Exercise details → From the entries below, return exactly the lines beginning at the one that contains "# --- Logic" and ending at the one that contains "if (done_hit ||", both of them included, and only those lines.

Task input →
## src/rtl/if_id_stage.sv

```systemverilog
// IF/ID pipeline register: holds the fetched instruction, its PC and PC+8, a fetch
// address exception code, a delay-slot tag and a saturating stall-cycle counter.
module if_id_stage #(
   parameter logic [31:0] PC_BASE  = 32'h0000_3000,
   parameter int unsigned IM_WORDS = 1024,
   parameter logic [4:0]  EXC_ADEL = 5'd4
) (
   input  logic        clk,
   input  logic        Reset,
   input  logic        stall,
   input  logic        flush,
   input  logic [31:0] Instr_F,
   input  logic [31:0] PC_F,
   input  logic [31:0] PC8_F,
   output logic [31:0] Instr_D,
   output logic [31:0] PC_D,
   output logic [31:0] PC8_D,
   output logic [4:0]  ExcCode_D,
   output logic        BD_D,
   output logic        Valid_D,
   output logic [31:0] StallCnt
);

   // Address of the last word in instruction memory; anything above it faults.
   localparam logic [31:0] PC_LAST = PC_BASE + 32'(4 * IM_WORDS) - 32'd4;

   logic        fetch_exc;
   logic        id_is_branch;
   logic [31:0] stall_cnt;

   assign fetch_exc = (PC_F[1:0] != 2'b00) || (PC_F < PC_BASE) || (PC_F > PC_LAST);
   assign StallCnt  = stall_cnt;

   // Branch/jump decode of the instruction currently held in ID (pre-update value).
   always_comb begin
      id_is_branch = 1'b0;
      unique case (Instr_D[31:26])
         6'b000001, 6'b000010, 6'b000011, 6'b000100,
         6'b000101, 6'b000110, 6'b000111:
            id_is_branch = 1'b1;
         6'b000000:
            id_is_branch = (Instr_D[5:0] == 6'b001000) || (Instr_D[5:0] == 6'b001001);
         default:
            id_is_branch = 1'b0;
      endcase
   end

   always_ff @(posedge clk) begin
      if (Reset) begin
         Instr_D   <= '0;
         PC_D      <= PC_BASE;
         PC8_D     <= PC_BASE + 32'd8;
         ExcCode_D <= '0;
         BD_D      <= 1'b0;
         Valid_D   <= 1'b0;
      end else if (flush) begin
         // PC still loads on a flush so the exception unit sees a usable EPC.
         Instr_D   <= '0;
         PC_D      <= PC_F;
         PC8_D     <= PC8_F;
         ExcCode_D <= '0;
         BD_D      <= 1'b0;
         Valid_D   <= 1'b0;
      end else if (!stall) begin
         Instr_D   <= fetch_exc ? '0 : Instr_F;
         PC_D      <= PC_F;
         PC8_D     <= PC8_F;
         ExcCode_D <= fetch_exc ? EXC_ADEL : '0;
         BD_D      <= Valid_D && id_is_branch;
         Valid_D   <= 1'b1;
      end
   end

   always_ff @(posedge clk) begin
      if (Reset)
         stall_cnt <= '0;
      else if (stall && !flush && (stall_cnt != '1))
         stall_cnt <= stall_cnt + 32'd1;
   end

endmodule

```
---
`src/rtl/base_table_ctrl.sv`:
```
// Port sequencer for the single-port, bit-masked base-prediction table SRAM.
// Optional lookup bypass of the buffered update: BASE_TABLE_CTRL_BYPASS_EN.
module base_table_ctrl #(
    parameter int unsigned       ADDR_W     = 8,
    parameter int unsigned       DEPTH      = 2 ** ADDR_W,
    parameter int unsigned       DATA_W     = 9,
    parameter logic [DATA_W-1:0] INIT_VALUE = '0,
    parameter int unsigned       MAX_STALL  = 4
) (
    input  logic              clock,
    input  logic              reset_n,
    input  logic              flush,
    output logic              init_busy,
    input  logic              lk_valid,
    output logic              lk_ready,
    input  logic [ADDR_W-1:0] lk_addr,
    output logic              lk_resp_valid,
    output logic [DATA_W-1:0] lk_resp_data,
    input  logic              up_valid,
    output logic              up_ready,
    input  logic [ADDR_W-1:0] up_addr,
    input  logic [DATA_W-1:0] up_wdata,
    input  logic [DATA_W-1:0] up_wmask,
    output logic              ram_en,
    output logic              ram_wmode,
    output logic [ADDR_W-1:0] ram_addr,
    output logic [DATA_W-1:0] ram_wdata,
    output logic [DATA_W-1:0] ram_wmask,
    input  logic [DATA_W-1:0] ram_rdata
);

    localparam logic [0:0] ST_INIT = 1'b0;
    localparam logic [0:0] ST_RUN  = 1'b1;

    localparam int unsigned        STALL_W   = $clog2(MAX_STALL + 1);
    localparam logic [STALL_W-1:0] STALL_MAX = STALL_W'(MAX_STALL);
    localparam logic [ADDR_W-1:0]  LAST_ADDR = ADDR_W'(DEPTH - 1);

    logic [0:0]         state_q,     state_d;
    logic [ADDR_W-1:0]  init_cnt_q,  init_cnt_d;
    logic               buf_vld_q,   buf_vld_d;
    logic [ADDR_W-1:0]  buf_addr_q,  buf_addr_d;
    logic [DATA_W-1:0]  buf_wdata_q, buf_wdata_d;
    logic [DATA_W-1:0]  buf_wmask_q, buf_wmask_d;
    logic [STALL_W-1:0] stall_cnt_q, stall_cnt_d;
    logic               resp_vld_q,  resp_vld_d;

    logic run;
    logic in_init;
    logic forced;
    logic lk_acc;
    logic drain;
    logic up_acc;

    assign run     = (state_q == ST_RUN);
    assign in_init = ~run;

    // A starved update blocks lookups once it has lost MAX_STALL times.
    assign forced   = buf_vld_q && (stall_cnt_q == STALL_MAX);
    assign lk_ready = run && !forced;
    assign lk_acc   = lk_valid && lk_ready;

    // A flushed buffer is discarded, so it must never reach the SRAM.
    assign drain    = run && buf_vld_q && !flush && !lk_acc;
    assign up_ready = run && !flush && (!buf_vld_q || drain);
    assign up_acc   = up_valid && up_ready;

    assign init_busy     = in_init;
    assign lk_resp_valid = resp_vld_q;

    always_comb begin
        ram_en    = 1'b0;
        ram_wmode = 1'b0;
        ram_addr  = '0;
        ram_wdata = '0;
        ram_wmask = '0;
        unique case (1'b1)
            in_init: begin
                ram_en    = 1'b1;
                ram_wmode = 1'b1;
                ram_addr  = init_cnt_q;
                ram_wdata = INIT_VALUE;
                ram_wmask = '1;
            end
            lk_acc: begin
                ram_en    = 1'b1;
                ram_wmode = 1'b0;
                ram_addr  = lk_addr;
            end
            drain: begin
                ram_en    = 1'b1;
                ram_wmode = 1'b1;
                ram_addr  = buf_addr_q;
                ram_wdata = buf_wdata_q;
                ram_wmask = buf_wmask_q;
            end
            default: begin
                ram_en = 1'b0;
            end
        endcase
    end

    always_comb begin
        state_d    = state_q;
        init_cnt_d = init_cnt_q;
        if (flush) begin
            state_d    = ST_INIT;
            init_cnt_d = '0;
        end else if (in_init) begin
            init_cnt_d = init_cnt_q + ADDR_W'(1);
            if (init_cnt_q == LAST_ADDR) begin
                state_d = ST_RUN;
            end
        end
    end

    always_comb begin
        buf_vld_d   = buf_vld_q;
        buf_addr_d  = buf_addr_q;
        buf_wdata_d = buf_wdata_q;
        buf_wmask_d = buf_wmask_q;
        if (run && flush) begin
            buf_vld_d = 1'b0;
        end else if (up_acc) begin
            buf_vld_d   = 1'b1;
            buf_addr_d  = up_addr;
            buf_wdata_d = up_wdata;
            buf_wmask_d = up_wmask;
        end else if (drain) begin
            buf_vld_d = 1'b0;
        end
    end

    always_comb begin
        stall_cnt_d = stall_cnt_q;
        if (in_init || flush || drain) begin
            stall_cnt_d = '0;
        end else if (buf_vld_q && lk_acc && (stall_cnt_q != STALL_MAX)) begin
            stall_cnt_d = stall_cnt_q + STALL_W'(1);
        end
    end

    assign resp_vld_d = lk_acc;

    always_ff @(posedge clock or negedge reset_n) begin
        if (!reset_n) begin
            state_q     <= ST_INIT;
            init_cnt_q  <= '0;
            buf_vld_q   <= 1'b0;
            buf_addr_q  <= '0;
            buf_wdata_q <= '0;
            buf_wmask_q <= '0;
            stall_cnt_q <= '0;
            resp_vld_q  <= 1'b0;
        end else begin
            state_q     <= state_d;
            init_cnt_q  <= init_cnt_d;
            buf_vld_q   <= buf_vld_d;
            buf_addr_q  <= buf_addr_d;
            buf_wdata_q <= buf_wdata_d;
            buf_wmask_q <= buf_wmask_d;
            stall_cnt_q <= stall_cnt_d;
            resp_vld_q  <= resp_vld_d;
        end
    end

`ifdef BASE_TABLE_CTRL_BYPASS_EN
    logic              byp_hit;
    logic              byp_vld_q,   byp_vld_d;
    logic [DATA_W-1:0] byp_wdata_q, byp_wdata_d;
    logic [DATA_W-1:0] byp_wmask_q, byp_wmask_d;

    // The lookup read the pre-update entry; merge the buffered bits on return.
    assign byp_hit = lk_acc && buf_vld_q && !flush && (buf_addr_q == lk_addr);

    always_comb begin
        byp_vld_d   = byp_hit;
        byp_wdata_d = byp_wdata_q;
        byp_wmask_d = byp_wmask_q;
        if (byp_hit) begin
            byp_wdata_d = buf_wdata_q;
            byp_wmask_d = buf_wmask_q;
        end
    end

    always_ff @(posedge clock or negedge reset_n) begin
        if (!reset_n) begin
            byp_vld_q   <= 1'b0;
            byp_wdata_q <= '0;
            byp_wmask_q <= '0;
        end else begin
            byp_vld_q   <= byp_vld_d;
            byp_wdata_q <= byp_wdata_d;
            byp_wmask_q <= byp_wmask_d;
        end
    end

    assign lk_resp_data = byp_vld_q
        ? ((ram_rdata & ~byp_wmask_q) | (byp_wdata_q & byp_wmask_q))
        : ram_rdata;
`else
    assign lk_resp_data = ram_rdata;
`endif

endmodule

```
...
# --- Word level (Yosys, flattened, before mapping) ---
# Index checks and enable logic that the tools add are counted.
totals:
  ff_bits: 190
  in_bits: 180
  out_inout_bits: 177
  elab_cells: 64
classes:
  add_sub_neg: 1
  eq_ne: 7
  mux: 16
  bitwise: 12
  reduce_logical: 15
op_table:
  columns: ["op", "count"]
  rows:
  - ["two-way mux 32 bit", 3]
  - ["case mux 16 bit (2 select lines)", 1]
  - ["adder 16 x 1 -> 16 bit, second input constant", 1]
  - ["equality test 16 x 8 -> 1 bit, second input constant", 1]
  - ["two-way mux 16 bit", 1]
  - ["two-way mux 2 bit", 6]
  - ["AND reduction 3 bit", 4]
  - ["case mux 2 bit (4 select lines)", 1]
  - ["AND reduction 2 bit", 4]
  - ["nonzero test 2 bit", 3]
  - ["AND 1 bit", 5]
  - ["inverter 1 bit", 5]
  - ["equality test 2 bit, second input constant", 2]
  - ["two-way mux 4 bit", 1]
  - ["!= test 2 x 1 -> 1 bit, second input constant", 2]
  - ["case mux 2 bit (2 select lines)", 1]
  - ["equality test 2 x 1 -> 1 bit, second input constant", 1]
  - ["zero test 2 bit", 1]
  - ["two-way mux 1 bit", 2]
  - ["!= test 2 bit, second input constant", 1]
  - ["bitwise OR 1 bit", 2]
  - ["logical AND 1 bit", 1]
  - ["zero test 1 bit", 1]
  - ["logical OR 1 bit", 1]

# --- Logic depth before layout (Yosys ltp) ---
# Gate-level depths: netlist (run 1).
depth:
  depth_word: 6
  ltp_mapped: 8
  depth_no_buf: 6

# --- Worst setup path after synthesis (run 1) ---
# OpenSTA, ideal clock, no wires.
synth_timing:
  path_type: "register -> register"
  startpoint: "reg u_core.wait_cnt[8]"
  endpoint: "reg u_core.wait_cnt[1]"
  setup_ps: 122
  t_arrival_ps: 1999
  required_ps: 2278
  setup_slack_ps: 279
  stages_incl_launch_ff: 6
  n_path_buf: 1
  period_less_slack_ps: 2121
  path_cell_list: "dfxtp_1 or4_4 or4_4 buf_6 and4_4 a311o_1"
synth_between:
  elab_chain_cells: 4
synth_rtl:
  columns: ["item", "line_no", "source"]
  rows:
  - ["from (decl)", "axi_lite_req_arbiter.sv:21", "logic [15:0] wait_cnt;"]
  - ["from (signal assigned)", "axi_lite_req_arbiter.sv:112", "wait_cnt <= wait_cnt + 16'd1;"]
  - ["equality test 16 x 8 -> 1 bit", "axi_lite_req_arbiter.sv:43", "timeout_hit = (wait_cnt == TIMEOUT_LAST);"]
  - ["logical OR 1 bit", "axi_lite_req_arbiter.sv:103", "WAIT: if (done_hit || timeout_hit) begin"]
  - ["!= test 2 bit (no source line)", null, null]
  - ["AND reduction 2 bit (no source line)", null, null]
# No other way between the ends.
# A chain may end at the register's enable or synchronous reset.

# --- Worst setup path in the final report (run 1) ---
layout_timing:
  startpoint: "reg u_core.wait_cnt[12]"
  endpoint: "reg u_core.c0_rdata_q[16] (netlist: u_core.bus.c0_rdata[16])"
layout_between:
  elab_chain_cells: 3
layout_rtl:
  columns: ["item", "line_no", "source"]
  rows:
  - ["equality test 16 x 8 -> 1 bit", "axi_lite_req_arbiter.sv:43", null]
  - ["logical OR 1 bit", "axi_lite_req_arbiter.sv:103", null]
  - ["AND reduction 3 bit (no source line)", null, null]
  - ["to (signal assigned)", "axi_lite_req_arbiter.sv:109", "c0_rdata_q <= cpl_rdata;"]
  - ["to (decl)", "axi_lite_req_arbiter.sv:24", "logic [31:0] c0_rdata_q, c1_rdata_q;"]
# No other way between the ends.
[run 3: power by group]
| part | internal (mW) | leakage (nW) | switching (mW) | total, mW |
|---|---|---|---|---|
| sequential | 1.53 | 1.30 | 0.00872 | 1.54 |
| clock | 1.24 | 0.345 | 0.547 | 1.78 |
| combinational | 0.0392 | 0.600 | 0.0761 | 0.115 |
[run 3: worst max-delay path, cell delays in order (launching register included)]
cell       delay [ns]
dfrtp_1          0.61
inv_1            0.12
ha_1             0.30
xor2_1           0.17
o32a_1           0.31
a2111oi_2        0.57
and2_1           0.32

Task response →
# --- Logic depth before layout (Yosys ltp) ---
# Gate-level depths: netlist (run 1).
depth:
  depth_word: 6
  ltp_mapped: 8
  depth_no_buf: 6

# --- Worst setup path after synthesis (run 1) ---
# OpenSTA, ideal clock, no wires.
synth_timing:
  path_type: "register -> register"
  startpoint: "reg u_core.wait_cnt[8]"
  endpoint: "reg u_core.wait_cnt[1]"
  setup_ps: 122
  t_arrival_ps: 1999
  required_ps: 2278
  setup_slack_ps: 279
  stages_incl_launch_ff: 6
  n_path_buf: 1
  period_less_slack_ps: 2121
  path_cell_list: "dfxtp_1 or4_4 or4_4 buf_6 and4_4 a311o_1"
synth_between:
  elab_chain_cells: 4
synth_rtl:
  columns: ["item", "line_no", "source"]
  rows:
  - ["from (decl)", "axi_lite_req_arbiter.sv:21", "logic [15:0] wait_cnt;"]
  - ["from (signal assigned)", "axi_lite_req_arbiter.sv:112", "wait_cnt <= wait_cnt + 16'd1;"]
  - ["equality test 16 x 8 -> 1 bit", "axi_lite_req_arbiter.sv:43", "timeout_hit = (wait_cnt == TIMEOUT_LAST);"]
  - ["logical OR 1 bit", "axi_lite_req_arbiter.sv:103", "WAIT: if (done_hit || timeout_hit) begin"]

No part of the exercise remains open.